BELMONT businessman John Yates is one of the veterans of the Australian bag and packaging industry, having opened his first bag factory at Wickham in 1959.
At one stage he was sending two semi-trailers a day of paper bags to Sydney for the likes of Coles and Franklins and Davids supermarkets.
When single-use plastic checkout bags were introduced into Australia in 1985, Mr Yates won a three-year contract with Franklins for bags that appealed to consumers because they were waterproof, and to retailers because they were cheaper and took up less space.
Today, his Favorite Plastics business is still supplying shopping bags among a vast range of sheet plastic products, and he is watching the rising movement to end the use of single-use bags with a mixture of enthusiasm and caution.
Enthusiasm because he backs progress on the environmental damage that plastics are doing to the environment, and caution because experience has taught him things are not always as straightforward as they seem.
As an example, he says bio-degradable bags sounded like a great idea, but they brought a number of problems with them.
“They tried to introduce them into supermarkets a few years ago but if the bags were left on the shelf too long they would have started to break down and so people would find their bags splitting and their groceries all over the floor,” Mr Yates said.
“And then they found they had to keep them out of the recycling chain, because even a bit of biodegradable material that made its way into other products would trigger a reaction so that the recycled product would start to break down.”
The Newcastle Herald sought out Mr Yates this week to hear his views on the growing environmental opposition to single-use bags. Although the NSW government has not matched other states by passing laws to ban the bags, Coles and Woolworths are ending their use this week.
As at Aldi, Coles and Woolies customers must now either bring their own bags or buy thicker reusable bags at the checkout. These bags are bigger than the familiar grey or white single-use bags, and Woolworths is charging 15 cents a bag, although customer anger has led it to giving them away for the first 10 days of the switch.

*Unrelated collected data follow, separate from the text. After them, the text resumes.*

<file path="config.mk">
export PLATFORM = sky130hd
export DESIGN_NAME = ram8_load_arbiter
export DESIGN_NICKNAME = d
export VERILOG_FILES = /design/src/rtl/ram8_load_arbiter_pkg.sv /design/src/rtl/ram8_load_arbiter_rr_pick8.sv /design/src/rtl/ram8_load_arbiter.sv
export SDC_FILE = /design/constraint.sdc
export NUM_CORES = 1
export LEC_CHECK = 0
export ABC_AREA = 1
export ABC_CLOCK_PERIOD_IN_PS = 3000
export BUFFER_PORTS_ARGS = -buffer_cell sky130_fd_sc_hd__buf_2
export CAP_MARGIN = 0
export CELL_PAD_IN_SITES_DETAIL_PLACEMENT = 0
export CELL_PAD_IN_SITES_GLOBAL_PLACEMENT = 1
export CORE_ASPECT_RATIO = 0.5
export CORE_MARGIN = 8
export CORE_UTILIZATION = 28
export DETAILED_ROUTE_END_ITERATION = 6
export HOLD_SLACK_MARGIN = 0.08
export MAX_ROUTING_LAYER = met4
export PLACE_DENSITY_LB_ADDON = 0.15
export SLEW_MARGIN = 20
export SYNTH_ARGS = -nofsm -noshare
export SYNTH_HDL_FRONTEND = slang
export SYNTH_SLANG_ARGS = --single-unit
</file>
<file path="constraint.sdc">
create_clock -name clk -period 3 [get_ports clk]
set_input_delay 0.15 -clock clk [delete_from_list [all_inputs] [get_ports clk]]
set_output_delay 0.15 -clock clk [all_outputs]
set_load 0.03 [all_outputs]
</file>
<file path="src/rtl/ram8_load_arbiter_pkg.sv">
// Shared types and constants for the RAM8 load arbiter.
// The optional burst mode is enabled by defining ARB_BURST_EN.
package ram8_load_arbiter_pkg;

    localparam int NUM_REQ = 8;
    localparam int SEL_W   = 3;

    typedef enum logic [1:0] {
        ST_IDLE  = 2'd0,
        ST_WRITE = 2'd1,
        ST_GAP   = 2'd2
    } arb_state_e;

    function automatic logic [NUM_REQ-1:0] onehot8(input logic [SEL_W-1:0] idx);
        return NUM_REQ'(1) << idx;
    endfunction

endpackage

</file>
<file path="src/rtl/ram8_load_arbiter_rr_pick8.sv">
// Combinational round-robin picker: first set request scanning ptr+1, ptr+2, ...
// modulo 8, so the previous winner has the lowest priority.
module rr_pick8
    import ram8_load_arbiter_pkg::*;
(
    input  logic [NUM_REQ-1:0] req,
    input  logic [SEL_W-1:0]   ptr,
    output logic               valid,
    output logic [SEL_W-1:0]   idx
);

    logic [SEL_W-1:0] pos;

    always_comb begin
        valid = |req;
        idx   = '0;
        pos   = '0;
        // Walk from the farthest candidate back to ptr+1 so the nearest one wins.
        for (int k = NUM_REQ; k >= 1; k--) begin
            pos = ptr + SEL_W'(k);
            if (req[pos]) begin
                idx = pos;
            end
        end
    end

endmodule

</file>
<file path="src/rtl/ram8_load_arbiter.sv">
// Round-robin arbiter driving one RAM8 bank (sel/load/out) on behalf of 8 writers.
// Define ARB_BURST_EN to let a winner keep the grant for up to MAX_BURST writes.
module ram8_load_arbiter
    import ram8_load_arbiter_pkg::*;
#(
    parameter int WIDTH     = 16,
    parameter int MAX_BURST = 4
) (
    input  logic                     clk,
    input  logic                     rst_n,
    input  logic [NUM_REQ-1:0]       req,
    input  logic [NUM_REQ-1:0]       burst,
    input  logic [NUM_REQ*WIDTH-1:0] wdata,
    output logic [NUM_REQ-1:0]       ack,
    output logic [SEL_W-1:0]         sel,
    output logic                     load,
    output logic [WIDTH-1:0]         out,
    output logic                     busy
);

    arb_state_e       state_q, state_d;
    logic [SEL_W-1:0] ptr_q, ptr_d;
    logic [SEL_W-1:0] sel_q, sel_d;
    logic [WIDTH-1:0] out_q, out_d;
    logic [WIDTH-1:0] word [NUM_REQ];
    logic             pick_valid;
    logic [SEL_W-1:0] pick_idx;
    logic             burst_more;

    genvar gi;
    generate
        for (gi = 0; gi < NUM_REQ; gi++) begin : g_word
            assign word[gi] = wdata[gi*WIDTH +: WIDTH];
        end
    endgenerate

    rr_pick8 u_pick (
        .req   (req),
        .ptr   (ptr_q),
        .valid (pick_valid),
        .idx   (pick_idx)
    );

`ifdef ARB_BURST_EN
    localparam int CNT_W = $clog2(MAX_BURST + 1);
    logic [CNT_W-1:0] count_q, count_d;

    assign burst_more = req[sel_q] && burst[sel_q] && (count_q < CNT_W'(MAX_BURST - 1));

    always_ff @(posedge clk or negedge rst_n) begin
        if (!rst_n) begin
            count_q <= '0;
        end else begin
            count_q <= count_d;
        end
    end
`else
    logic unused_burst;
    assign unused_burst = ^{burst, (MAX_BURST >= 1)};
    assign burst_more   = 1'b0;
`endif

    always_comb begin
        state_d = state_q;
        ptr_d   = ptr_q;
        sel_d   = sel_q;
        out_d   = out_q;
`ifdef ARB_BURST_EN
        count_d = count_q;
`endif
        unique case (state_q)
            ST_IDLE: begin
                if (pick_valid) begin
                    sel_d   = pick_idx;
                    out_d   = word[pick_idx];
                    state_d = ST_WRITE;
`ifdef ARB_BURST_EN
                    count_d = '0;
`endif
                end
            end
            ST_WRITE: begin
                ptr_d   = sel_q;
                state_d = ST_GAP;
            end
            ST_GAP: begin
                // A continuing burst refreshes only the word; sel and ptr already name the winner.
                if (burst_more) begin
                    out_d   = word[sel_q];
                    state_d = ST_WRITE;
`ifdef ARB_BURST_EN
                    count_d = count_q + 1'b1;
`endif
                end else begin
                    state_d = ST_IDLE;
`ifdef ARB_BURST_EN
                    count_d = '0;
`endif
                end
            end
            default: state_d = ST_IDLE;
        endcase
    end

    always_ff @(posedge clk or negedge rst_n) begin
        if (!rst_n) begin
            state_q <= ST_IDLE;
            ptr_q   <= 3'd7;
            sel_q   <= '0;
            out_q   <= '0;
        end else begin
            state_q <= state_d;
            ptr_q   <= ptr_d;
            sel_q   <= sel_d;
            out_q   <= out_d;
        end
    end

    // Strobes decode straight from the state register so an async reset kills them at once.
    assign load = (state_q == ST_WRITE);
    assign ack  = load ? onehot8(sel_q) : '0;
    assign busy = (state_q != ST_IDLE);
    assign sel  = sel_q;
    assign out  = out_q;

endmodule

</file>
==> results.py <==
metrics = {
    "global_route": {
        "overflow": 0,
        "grt_start_max_net_pins": 52,
        "grt_pass1_vias": 3760,
        "grt_usage": 0.1658,
        "grt_pass1_wl_um": 18710,
        "antenna_found_initial": 1,
    },
    "timing": {
        "hold_viol": 0,
        "final.setup_skew_ns": 0.004158,
        "slew_viol_final": 0,
        "tightest_slew_ns": 0.5371,
        "setup_viol": 0,
        "rsz0062_at_grt": "no",
        "period_share": 0.9102,
        "min_period_ns": 2.731,
        "fin_tns_setup_ns": 0,
        "fmax_mhz": 366.2,
        "maxSlewHeadroom": 0.6419,
    },
    "critical_path": {
        "crit_path_max_fanout": 17,
        "r2r_start": "ptr_q[0]",
        "crit_required_ns": 3.15,
        "critPathSlowestCell": "dfstp_2",
        "rr_endpoint": "out[13]",
        "worst_ep_arrival_time_ns": 2.88,
        "crit_path_cell_trace": "buf_4 > ha_1 > xnor2_1 > inv_1 > nand3_1 > nand2_1 > a21oi_2 > nand2_1 > nand2_1 > nand2_1 > nand2_1 > nand2_1 > nand2_2 > buf_12 > nand3_1 > nand3_1 > nand2_1 > nand2_1 > nand2_1",
        "path_class": "flip-flop to flip-flop",
        "cp-end-kind": "flip-flop",
        "r2r_setup_slack_ns": 0.27,
        "crit_top_cell": "nand2_1",
        "r2r_cells": 19,
        "slowest_delay_ns": 0.56,
        "cp-start-kind": "flip-flop",
    },
    "hold_path": {
        "hold_path.class": "input pin to flip-flop",
        "hp-start": "wdata[44]",
        "holdPathStages": 5,
        "holdPathEnd": "out[12]",
    },
    "clocking": {
        "cts.sinks": 24,
        "cts_made_buffers": 3,
        "cts_tree": "built",
        "cts_max_level": 1,
        "clock_latency_ns": 0.25,
        "cts_buffer_depth": 2,
        "clk_pin_slew_worst_paths_ns": 0.06,
        "cts_root_buf": "clkbuf_16",
    },
    "detailed_routing": {
        "via_per_inst": 4.732,
        "drt_wl_total_um": 12310,
        "drc": 0,
        "first_pass_iters": 4,
        "ant_nets": 0,
        "wl_per_cell_um": 15.25,
        "drt_iter0_markers": 183,
        "vias": 3819,
    },
    "outcome": {
        "status": "completed",
    },
    "synth": {
        "synth_cell_types": 27,
        "synth-seq-cells": 24,
        "ys_seq_area_frac": 0.2097,
        "synth.avg_cell_area_um2": 5.661,
        "synthCells": 509,
        "synth-warning-count": 0,
        "synth_nets": 657,
        "netlist_area_mm2": 0.002882,
    },
    "layout": {
        "final_nets": 815,
        "syn_to_final_growth_pct": 39.38,
        "fill_cells": 1153,
        "drive_gt1_frac": 0.3303,
    },
    "floorplanning": {
        "dieArea_mm2": 0.01399,
        "rows": 26,
        "die_w_um": 159.5,
        "start_util": 0.2848,
        "core_area_mm2": 0.01012,
        "die_h_um": 87.74,
        "ios": 175,
    },
    "place": {
        "gp_congestion": 0.8640,
        "io_buffers": 166,
        "dp_hpwl_um": 9800,
    },
    "job": {
        "cap_violations": 0,
    },
}
-- layout make-up --
type	count	area [um^2]	share of cell area
Antenna cell	1	2.502	0.0006231
Sequential cell	24	604.3	0.1505
Timing Repair Buffer	185	1061	0.2642
Multi-Input combinational cell	428	1986	0.4944
Inverter	25	98.84	0.02461
Tap cell	140	175.2	0.04361
Clock buffer	4	88.84	0.02212
-- timing repair --
item	in CTS	in global routing
endpoints found under the hold margin	21	0
gates resized for setup	0	4
setup buffers	0	0
setup endpoints to repair	0	16
hold buffers	1	0
-- critical path, delay by kind of cell (launching register included) --
kind	cells	cell delay [ns]
AOI/OAI and AO/OA	1	0.12
xor gates and xnor gates	1	0.16
adders and majority gates	1	0.16
buffers and inverters	3	0.43
DFF	1	0.56
and+or+nand+nor	13	1.18
-- cells in the mapped netlist, drive strengths merged --
library cell  instances  area share
dfrtp                21        0.18
xnor2                 2      0.0061
nor4                  1      0.0022
a21oi                 8       0.015
o21ai                 5      0.0087
ha                    2      0.0087
o211ai                2      0.0052
nand3               173        0.31
buf                  28       0.069
xor2                  1      0.0030
nor2                 16       0.021
nor3                  1      0.0017
nand2               216        0.30
or2                   1      0.0022
inv                  24       0.032
clkinv                1      0.0013
dfstp                 3       0.027
clkbuf                4      0.0065
-- worst max-delay path by stage --
stage                        start      end  slack [ns]  cells after the start
after floorplan           ptr_q[0]  out[12]        0.30                     22
after global placement    ptr_q[0]  out[11]        0.08                     22
after detailed placement  ptr_q[0]  out[11]        0.08                     21
after CTS                 ptr_q[0]  out[11]        0.07                     21
after global routing      ptr_q[0]  out[13]        0.01                     19
final                     ptr_q[0]  out[13]        0.27                     19
-- logic make-up (layout without fill, tap and decap cells) --
logic type / Yosys count / in the layout / share of synthesized area
xor gates and xnor gates: 3 / 3 / 0.009120
adders and majority gates: 2 / 2 / 0.008683
other: 0 / 1 / 0
buffers and inverters: 57 / 214 / 0.1094
AOI/OAI and AO/OA: 15 / 15 / 0.02909
and+or+nand+nor: 408 / 408 / 0.6340
DFF: 24 / 24 / 0.2097
-- state kept, by name (all words and copies together), names as in the netlist --
name / count
out: 16
ptr_q: 3
sel: 3
state_q: 2
-- layer usage --
metal / wire (um) / track usage / vias to the layer above
li1: - / - / 1988
met4: 55 / 0.01699 / 0
met3: 806 / 0.04034 / 4
met1: 5843 / 0.2123 / 1710
met5: 0 / - / -
met2: 5599 / 0.2704 / 117
-- metrics by stage --
step / setup WS, ns / cells / utilization / hold slack, ns / area [um^2]
6_report: 0.2694 / 807 / 0.3970 / 0.2401 / 4016
5_1_grt: 0.01214 / 807 / 0.3970 / 0.2545 / 4016
4_1_cts: 0.06594 / 804 / 0.3899 / 0.2455 / 3945
3_5_place_dp: 0.08149 / 799 / 0.3802 / 0.1566 / 3846
3_3_place_gp: 0.08109 / 799 / 0.3802 / 0.1614 / 3846
2_1_floorplan: 0.2997 / 509 / - / -0.1456 / 2882
-- placed cells by master (no fill, tap or decap), drive strengths merged, types with 2 or more instances in the layout --
cell type  count
nor2          16
nand3        173
ha             2
nand2        216
clkbuf         6
o21ai          5
xnor2          2
dfstp          3
dfrtp         21
inv           24
o211ai         2
a21oi          8
buf          182
Power is left out: the tool's default activity adds up to more than one toggle a clock period on the data nets, which glitch-free logic cannot reach.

Despite the initial difficulties, Mr Yates says people will adjust to the changes.
He applauds the idea of keeping plastic bags out of the ocean, but says that checkout bags are only a tiny part of the volume of plastic that goes into retail packaging, and that the idea of promoting “a world without plastic” is not only fanciful, it would be counterproductive.
“People say they want a world without plastic but what they really mean is a world without plastic shopping bags,” Mr Yates said.

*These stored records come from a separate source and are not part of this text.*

`src/rtl/tohost_pkg.sv`:
```
// Shared definitions for the riscv-tests tohost/console monitor.
// Latency: n/a (types and constants only).
// Backpressure: n/a.
// Contents: monitor state enum, default register addresses, PASS result encoding.
package tohost_pkg;

   // RUN is the only non-terminal state; the others hold until reset.
   typedef enum logic [1:0] {
      ST_RUN     = 2'd0,
      ST_PASS    = 2'd1,
      ST_FAIL    = 2'd2,
      ST_TIMEOUT = 2'd3
   } state_t;

   localparam logic [31:0] DEFAULT_TOHOST_ADDR  = 32'h0000_1000;
   localparam logic [31:0] DEFAULT_CONSOLE_ADDR = 32'h0000_1004;

   // riscv-tests convention: (test_num << 1) | 1 reports a failure, and 1 alone is a pass.
   localparam logic [31:0] PASS_CODE = 32'h0000_0001;

endpackage

```
`src/rtl/tohost_watchdog.sv`:
```
// Saturating cycle counter with optional expiry compare for the tohost monitor.
// Latency: count updates one edge after count_en; expired is combinational from count.
// Backpressure: none; count_en alone gates counting.
// Ports: clk, rst (async active-high), count_en, count[31:0], expired.
// Macro TOHOST_TIMEOUT_EN: when undefined, expired is tied low and TIMEOUT_CYCLES is inert.
module tohost_watchdog #(
   parameter int unsigned TIMEOUT_CYCLES = 1_000_000
) (
   input  logic        clk,
   input  logic        rst,
   input  logic        count_en,
   output logic [31:0] count,
   output logic        expired
);

   // Holds at all-ones rather than wrapping, so a very long run never looks fresh.
   always_ff @(posedge clk or posedge rst) begin
      if (rst) begin
         count <= '0;
      end else if (count_en && (count != 32'hFFFF_FFFF)) begin
         count <= count + 32'd1;
      end
   end

`ifdef TOHOST_TIMEOUT_EN
   assign expired = (count >= 32'(TIMEOUT_CYCLES));
`else
   // The limit stays referenced so builds without the compare remain warning-free.
   logic unused_limit;
   assign unused_limit = ^TIMEOUT_CYCLES;
   assign expired      = 1'b0;
`endif

endmodule

```
`src/rtl/tohost_monitor.sv`:
```
// Watches CPU stores for riscv-tests tohost results and console putchar writes.
// Latency: halted/pass/fail/timeout and char_valid register one edge after acceptance.
// Backpressure: none; wr_ready is high whenever rst is low, so every store is taken.
// Ports: clk, rst (async active-high); wr_valid/wr_ready/wr_addr/wr_data/wr_strb store bus;
//        halted, pass, fail, timeout, test_num[30:0] result; char_valid, char_data[7:0] console;
//        cycle_count[31:0] cycles spent in RUN since reset release.
// Macro TOHOST_TIMEOUT_EN: enables the watchdog transition into TIMEOUT.
module tohost_monitor
   import tohost_pkg::*;
#(
   parameter logic [31:0] TOHOST_ADDR    = DEFAULT_TOHOST_ADDR,
   parameter logic [31:0] CONSOLE_ADDR   = DEFAULT_CONSOLE_ADDR,
   parameter int unsigned TIMEOUT_CYCLES = 1_000_000
) (
   input  logic        clk,
   input  logic        rst,
   input  logic        wr_valid,
   output logic        wr_ready,
   input  logic [31:0] wr_addr,
   input  logic [31:0] wr_data,
   input  logic [3:0]  wr_strb,
   output logic        halted,
   output logic        pass,
   output logic        fail,
   output logic        timeout,
   output logic [30:0] test_num,
   output logic        char_valid,
   output logic [7:0]  char_data,
   output logic [31:0] cycle_count
);

   state_t state;

   logic accept;
   logic tohost_hit;
   logic pass_hit;
   logic fail_hit;
   logic char_hit;
   logic expired;
   logic leave_run;
   logic count_en;

   // Derived straight from rst so it drops the instant reset asserts.
   assign wr_ready = ~rst;
   assign accept   = wr_valid & wr_ready;

   // Only full-word writes with bit 0 set carry a result; anything else is a no-op.
   assign tohost_hit = accept && (wr_addr == TOHOST_ADDR) && (wr_strb == 4'hF) && wr_data[0];
   assign pass_hit   = tohost_hit && (wr_data == PASS_CODE);
   assign fail_hit   = tohost_hit && (wr_data != PASS_CODE);
   assign char_hit   = accept && (wr_addr == CONSOLE_ADDR) && wr_strb[0];

   // The counter skips the edge that leaves RUN, so it freezes at the value
   // visible during the deciding cycle.
   assign leave_run = (state == ST_RUN) && (pass_hit || fail_hit || expired);
   assign count_en  = (state == ST_RUN) && !leave_run;

   tohost_watchdog #(
      .TIMEOUT_CYCLES (TIMEOUT_CYCLES)
   ) u_watchdog (
      .clk      (clk),
      .rst      (rst),
      .count_en (count_en),
      .count    (cycle_count),
      .expired  (expired)
   );

   // Result FSM; a tohost result takes priority over an expiry in the same cycle.
   always_ff @(posedge clk or posedge rst) begin
      if (rst) begin
         state    <= ST_RUN;
         halted   <= 1'b0;
         pass     <= 1'b0;
         fail     <= 1'b0;
`ifdef TOHOST_TIMEOUT_EN
         timeout  <= 1'b0;
`endif
         test_num <= '0;
      end else if (state == ST_RUN) begin
         if (pass_hit) begin
            state  <= ST_PASS;
            halted <= 1'b1;
            pass   <= 1'b1;
         end else if (fail_hit) begin
            state    <= ST_FAIL;
            halted   <= 1'b1;
            fail     <= 1'b1;
            test_num <= wr_data[31:1];
         end
`ifdef TOHOST_TIMEOUT_EN
         else if (expired) begin
            state   <= ST_TIMEOUT;
            halted  <= 1'b1;
            timeout <= 1'b1;
         end
`endif
      end
   end

`ifndef TOHOST_TIMEOUT_EN
   assign timeout = 1'b0;
`endif

   // Console strobe works in every state so post-mortem prints still appear.
   always_ff @(posedge clk or posedge rst) begin
      if (rst) begin
         char_valid <= 1'b0;
         char_data  <= '0;
      end else begin
         char_valid <= char_hit;
         if (char_hit) begin
            char_data <= wr_data[7:0];
         end
      end
   end

endmodule

```
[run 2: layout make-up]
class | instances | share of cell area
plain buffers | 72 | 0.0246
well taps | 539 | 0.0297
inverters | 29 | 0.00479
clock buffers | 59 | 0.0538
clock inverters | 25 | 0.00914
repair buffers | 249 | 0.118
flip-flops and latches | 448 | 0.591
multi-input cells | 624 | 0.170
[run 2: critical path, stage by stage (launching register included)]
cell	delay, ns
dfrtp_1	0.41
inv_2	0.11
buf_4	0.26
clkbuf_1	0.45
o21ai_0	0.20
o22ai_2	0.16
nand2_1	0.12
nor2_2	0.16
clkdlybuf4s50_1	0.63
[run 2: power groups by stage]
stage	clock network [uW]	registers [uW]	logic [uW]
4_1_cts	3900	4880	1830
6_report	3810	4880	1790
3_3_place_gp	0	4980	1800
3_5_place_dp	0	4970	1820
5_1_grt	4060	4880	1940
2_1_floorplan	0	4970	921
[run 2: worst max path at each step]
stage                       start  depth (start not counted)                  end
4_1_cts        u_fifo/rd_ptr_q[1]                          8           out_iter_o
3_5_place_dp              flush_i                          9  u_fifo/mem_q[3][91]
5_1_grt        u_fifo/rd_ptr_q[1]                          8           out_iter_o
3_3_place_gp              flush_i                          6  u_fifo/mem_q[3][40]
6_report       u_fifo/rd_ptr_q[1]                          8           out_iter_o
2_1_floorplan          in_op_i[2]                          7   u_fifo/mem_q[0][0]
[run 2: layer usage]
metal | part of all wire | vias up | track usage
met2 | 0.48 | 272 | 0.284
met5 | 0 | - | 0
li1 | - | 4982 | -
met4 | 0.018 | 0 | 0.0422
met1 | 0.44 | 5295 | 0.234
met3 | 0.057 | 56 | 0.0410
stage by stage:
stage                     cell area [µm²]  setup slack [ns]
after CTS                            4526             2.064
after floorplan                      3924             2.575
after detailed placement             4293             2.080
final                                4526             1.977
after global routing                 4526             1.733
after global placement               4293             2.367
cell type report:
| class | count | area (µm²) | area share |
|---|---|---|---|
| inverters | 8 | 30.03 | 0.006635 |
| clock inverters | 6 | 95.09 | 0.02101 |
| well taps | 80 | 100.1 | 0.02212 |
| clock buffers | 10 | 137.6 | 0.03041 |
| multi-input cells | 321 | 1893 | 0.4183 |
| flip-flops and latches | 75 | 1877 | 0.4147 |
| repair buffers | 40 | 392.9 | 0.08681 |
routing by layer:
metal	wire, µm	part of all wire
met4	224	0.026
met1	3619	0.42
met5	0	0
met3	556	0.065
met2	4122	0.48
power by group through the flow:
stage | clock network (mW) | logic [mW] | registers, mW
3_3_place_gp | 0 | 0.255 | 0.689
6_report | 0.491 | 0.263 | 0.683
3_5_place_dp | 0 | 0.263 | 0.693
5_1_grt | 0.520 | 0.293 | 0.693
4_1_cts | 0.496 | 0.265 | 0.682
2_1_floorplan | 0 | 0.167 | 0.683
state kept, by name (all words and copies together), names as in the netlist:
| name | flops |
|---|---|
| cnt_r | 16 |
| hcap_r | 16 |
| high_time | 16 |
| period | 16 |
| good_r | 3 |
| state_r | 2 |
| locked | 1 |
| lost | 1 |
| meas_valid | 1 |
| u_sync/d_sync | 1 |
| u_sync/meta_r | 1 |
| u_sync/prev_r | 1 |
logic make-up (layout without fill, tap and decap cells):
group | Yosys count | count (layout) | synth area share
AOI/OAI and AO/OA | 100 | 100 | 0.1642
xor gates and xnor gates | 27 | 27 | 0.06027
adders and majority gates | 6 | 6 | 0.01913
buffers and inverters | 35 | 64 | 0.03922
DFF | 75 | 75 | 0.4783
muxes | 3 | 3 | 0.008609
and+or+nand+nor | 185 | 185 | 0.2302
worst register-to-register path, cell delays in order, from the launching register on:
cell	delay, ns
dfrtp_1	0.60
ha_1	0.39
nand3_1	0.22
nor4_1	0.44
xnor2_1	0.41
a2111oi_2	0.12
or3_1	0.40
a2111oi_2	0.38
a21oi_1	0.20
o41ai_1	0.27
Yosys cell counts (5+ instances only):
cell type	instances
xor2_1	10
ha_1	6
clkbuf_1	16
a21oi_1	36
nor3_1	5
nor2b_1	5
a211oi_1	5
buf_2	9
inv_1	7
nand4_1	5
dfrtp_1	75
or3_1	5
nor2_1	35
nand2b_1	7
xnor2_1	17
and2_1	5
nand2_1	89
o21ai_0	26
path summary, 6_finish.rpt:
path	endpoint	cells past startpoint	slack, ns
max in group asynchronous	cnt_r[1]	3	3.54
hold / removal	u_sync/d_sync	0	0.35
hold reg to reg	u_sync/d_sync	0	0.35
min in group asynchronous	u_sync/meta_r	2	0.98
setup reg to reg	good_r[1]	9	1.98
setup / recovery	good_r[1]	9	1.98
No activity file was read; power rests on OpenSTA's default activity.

“Plastics are not going to go away. Plastic packaging is a very practical product. It’s essential to the way we live and it allows for huge gains in the efficiency and safety of the food chain, for starters.
“In Australia, very little food is lost in spoilage between leaving the producer and the supermarket, thanks to refrigeration and packaging. In countries without this, it’s not unusual to lose a quarter of what’s being sold along the way.”
He cites the humble potato crisp as another example, saying they go stale a day after being opened. But thanks to the multi-layered plastic in the bags, the crisps stay fresh for about nine months.
Improvements in plastics technology are not the only big change in the industry.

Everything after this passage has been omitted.